START WORKING DATA

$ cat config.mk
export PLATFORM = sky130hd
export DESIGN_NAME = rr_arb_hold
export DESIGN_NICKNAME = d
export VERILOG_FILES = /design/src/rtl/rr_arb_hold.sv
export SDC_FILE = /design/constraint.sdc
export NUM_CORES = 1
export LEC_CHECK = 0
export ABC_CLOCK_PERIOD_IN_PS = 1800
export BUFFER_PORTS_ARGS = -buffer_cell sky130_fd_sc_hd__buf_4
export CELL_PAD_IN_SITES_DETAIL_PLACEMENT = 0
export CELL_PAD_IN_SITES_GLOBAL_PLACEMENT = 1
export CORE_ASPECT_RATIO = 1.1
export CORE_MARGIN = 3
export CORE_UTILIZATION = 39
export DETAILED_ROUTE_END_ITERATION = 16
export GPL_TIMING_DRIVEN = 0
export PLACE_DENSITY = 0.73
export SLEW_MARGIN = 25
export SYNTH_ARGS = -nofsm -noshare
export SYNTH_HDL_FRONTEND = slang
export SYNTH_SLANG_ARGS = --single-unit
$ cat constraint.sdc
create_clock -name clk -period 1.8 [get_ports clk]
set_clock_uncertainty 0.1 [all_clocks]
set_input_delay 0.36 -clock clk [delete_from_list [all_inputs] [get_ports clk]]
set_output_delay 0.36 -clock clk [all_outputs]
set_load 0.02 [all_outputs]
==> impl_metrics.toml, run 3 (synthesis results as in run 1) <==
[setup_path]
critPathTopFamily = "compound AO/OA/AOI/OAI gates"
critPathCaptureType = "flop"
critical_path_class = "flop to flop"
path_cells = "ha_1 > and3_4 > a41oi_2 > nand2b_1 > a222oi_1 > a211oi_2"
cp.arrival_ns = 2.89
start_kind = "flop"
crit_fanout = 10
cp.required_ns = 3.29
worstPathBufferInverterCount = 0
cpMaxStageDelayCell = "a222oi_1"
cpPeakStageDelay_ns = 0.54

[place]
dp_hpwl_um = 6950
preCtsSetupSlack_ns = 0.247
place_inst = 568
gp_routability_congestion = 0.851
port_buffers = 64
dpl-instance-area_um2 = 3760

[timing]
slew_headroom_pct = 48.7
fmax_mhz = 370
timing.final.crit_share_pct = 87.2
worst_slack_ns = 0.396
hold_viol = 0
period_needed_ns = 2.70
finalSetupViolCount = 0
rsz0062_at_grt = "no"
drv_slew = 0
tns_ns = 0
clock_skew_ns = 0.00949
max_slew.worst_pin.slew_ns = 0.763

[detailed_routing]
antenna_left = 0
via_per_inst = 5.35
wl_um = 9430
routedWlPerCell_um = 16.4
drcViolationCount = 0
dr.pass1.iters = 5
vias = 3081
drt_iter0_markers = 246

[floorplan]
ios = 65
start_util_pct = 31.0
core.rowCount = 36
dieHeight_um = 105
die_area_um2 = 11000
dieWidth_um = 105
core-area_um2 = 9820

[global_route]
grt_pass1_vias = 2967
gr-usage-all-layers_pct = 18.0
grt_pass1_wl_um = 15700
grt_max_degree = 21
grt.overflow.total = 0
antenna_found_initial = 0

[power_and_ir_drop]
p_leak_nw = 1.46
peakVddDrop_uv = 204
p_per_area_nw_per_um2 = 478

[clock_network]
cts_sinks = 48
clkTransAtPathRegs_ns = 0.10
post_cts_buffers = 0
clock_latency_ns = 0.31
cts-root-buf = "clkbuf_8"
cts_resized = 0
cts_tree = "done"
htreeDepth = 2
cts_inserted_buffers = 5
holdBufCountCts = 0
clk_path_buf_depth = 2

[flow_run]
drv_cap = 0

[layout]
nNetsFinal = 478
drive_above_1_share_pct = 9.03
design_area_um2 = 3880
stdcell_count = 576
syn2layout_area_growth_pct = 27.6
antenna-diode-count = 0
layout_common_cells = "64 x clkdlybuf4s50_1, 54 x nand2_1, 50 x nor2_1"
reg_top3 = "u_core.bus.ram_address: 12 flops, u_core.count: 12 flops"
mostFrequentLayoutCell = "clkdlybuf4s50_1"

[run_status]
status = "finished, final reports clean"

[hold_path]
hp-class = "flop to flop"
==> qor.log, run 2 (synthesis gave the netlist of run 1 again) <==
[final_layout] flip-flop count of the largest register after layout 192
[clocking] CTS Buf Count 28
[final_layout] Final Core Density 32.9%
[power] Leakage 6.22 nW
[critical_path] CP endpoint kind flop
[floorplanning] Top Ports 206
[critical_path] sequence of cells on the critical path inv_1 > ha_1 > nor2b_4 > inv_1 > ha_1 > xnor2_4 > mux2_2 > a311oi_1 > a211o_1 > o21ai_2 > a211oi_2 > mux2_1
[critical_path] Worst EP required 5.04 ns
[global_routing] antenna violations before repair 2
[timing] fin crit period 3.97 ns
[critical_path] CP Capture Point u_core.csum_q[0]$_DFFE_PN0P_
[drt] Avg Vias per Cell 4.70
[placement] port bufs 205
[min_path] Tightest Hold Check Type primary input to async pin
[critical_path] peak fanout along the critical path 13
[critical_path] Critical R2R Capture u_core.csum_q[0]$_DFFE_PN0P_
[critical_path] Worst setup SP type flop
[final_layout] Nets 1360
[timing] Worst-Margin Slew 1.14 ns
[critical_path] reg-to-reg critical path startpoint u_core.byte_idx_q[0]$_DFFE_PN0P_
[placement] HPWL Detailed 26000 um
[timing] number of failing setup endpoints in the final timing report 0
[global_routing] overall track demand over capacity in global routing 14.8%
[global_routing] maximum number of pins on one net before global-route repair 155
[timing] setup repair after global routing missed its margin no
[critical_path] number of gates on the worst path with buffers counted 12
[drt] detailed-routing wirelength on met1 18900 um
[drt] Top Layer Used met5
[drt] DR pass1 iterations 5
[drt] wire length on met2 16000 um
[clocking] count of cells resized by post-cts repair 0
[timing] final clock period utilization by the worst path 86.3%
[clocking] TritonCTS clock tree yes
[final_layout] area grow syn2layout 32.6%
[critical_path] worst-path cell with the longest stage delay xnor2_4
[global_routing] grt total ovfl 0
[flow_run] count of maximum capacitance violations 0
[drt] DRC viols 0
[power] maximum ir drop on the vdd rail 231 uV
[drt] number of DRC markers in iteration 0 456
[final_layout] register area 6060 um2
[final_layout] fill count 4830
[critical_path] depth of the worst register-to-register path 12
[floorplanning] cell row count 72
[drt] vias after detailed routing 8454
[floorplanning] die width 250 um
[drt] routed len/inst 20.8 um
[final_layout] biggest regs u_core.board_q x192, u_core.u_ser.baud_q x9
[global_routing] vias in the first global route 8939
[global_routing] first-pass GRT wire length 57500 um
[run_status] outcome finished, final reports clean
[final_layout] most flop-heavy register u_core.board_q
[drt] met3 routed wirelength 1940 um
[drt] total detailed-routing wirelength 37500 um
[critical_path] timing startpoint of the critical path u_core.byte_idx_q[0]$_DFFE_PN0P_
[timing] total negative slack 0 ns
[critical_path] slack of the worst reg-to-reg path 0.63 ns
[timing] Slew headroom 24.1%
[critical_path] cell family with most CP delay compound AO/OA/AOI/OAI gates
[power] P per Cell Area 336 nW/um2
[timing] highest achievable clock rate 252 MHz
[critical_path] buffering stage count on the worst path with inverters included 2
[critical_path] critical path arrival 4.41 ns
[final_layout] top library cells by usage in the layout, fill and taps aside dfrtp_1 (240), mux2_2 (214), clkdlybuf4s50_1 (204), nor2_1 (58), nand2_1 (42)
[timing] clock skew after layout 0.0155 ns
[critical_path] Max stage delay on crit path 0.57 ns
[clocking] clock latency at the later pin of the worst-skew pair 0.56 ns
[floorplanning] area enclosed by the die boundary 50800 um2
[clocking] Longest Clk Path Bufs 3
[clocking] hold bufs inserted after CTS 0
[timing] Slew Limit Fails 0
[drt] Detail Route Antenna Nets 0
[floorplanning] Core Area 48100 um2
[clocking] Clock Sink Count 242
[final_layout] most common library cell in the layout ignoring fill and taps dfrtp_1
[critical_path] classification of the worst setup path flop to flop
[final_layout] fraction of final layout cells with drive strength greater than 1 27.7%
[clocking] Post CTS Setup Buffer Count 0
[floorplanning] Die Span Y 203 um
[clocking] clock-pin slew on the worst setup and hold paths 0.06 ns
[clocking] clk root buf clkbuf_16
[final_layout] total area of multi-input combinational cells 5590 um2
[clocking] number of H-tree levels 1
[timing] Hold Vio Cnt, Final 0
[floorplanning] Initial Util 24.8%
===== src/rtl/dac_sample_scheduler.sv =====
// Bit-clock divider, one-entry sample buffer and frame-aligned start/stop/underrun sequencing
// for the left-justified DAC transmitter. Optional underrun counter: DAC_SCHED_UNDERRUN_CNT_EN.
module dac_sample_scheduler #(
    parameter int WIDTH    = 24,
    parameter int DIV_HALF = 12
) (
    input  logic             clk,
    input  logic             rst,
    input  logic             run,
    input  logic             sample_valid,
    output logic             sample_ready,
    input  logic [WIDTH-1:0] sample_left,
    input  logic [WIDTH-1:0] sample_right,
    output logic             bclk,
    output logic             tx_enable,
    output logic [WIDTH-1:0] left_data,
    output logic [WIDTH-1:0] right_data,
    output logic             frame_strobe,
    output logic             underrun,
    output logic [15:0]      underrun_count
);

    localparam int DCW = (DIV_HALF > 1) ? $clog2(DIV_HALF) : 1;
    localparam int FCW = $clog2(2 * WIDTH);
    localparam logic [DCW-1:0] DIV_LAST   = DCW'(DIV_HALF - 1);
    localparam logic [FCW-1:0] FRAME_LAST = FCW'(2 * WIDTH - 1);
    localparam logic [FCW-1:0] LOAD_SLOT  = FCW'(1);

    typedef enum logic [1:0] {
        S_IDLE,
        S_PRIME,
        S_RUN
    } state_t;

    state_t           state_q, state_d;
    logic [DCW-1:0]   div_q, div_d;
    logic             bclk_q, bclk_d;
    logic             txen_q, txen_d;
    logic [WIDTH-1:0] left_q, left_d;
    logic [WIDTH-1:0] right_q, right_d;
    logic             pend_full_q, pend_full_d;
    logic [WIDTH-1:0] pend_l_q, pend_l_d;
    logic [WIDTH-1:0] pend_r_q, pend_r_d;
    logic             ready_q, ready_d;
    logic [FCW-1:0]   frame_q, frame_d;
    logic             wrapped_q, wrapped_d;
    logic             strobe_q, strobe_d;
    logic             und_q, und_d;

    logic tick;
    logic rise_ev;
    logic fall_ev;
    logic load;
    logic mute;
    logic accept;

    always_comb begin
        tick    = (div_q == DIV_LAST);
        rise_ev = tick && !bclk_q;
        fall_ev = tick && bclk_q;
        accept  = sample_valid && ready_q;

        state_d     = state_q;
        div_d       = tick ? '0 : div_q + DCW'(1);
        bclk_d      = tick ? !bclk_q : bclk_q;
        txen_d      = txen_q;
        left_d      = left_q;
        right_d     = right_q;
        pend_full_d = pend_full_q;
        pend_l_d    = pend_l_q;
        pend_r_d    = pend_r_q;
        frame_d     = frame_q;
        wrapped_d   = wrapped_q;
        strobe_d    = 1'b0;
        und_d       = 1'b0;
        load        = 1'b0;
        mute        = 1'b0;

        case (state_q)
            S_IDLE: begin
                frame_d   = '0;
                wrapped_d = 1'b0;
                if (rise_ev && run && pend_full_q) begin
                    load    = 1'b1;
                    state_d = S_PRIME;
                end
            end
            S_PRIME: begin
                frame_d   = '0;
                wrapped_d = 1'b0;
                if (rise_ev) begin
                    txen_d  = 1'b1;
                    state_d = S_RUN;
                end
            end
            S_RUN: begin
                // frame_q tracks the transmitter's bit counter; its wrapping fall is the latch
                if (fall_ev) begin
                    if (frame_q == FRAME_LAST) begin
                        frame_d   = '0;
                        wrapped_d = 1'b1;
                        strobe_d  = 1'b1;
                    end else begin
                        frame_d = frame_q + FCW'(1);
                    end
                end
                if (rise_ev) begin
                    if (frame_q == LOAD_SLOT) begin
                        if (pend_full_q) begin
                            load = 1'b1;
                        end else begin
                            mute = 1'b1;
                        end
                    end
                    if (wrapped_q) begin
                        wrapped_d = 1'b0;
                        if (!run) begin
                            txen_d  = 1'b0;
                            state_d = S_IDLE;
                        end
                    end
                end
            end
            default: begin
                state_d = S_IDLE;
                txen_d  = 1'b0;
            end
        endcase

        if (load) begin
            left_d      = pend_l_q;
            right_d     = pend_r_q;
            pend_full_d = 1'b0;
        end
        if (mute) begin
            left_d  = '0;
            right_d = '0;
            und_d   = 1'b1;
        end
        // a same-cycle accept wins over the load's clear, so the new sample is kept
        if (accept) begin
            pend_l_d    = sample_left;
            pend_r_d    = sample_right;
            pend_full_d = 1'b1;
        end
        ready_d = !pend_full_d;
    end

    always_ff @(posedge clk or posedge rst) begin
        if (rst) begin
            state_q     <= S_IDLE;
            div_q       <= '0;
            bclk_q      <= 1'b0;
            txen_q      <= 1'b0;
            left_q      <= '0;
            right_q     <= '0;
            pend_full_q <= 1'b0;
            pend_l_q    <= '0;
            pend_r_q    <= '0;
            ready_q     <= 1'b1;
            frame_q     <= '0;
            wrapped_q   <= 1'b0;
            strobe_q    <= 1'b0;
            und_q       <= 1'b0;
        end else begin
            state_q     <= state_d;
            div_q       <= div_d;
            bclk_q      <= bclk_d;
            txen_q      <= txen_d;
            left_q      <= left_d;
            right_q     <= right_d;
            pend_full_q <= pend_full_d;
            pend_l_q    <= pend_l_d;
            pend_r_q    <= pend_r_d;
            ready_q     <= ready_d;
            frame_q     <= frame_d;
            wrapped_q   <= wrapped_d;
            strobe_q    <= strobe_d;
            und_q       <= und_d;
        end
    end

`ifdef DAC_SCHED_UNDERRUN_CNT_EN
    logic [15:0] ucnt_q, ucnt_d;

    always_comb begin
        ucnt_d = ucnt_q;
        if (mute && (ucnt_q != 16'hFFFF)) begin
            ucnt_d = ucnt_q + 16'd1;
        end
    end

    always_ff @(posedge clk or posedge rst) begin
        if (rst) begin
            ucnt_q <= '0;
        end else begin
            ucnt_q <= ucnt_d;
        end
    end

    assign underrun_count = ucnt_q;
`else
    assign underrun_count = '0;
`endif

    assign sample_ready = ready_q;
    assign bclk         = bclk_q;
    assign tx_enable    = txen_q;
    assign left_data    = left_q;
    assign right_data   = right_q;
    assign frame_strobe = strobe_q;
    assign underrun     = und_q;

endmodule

END WORKING DATA

• TO DO
In the entries above, find each line with the word "root" and return it.

• RESPONSE
cts-root-buf = "clkbuf_8"
[clocking] clk root buf clkbuf_16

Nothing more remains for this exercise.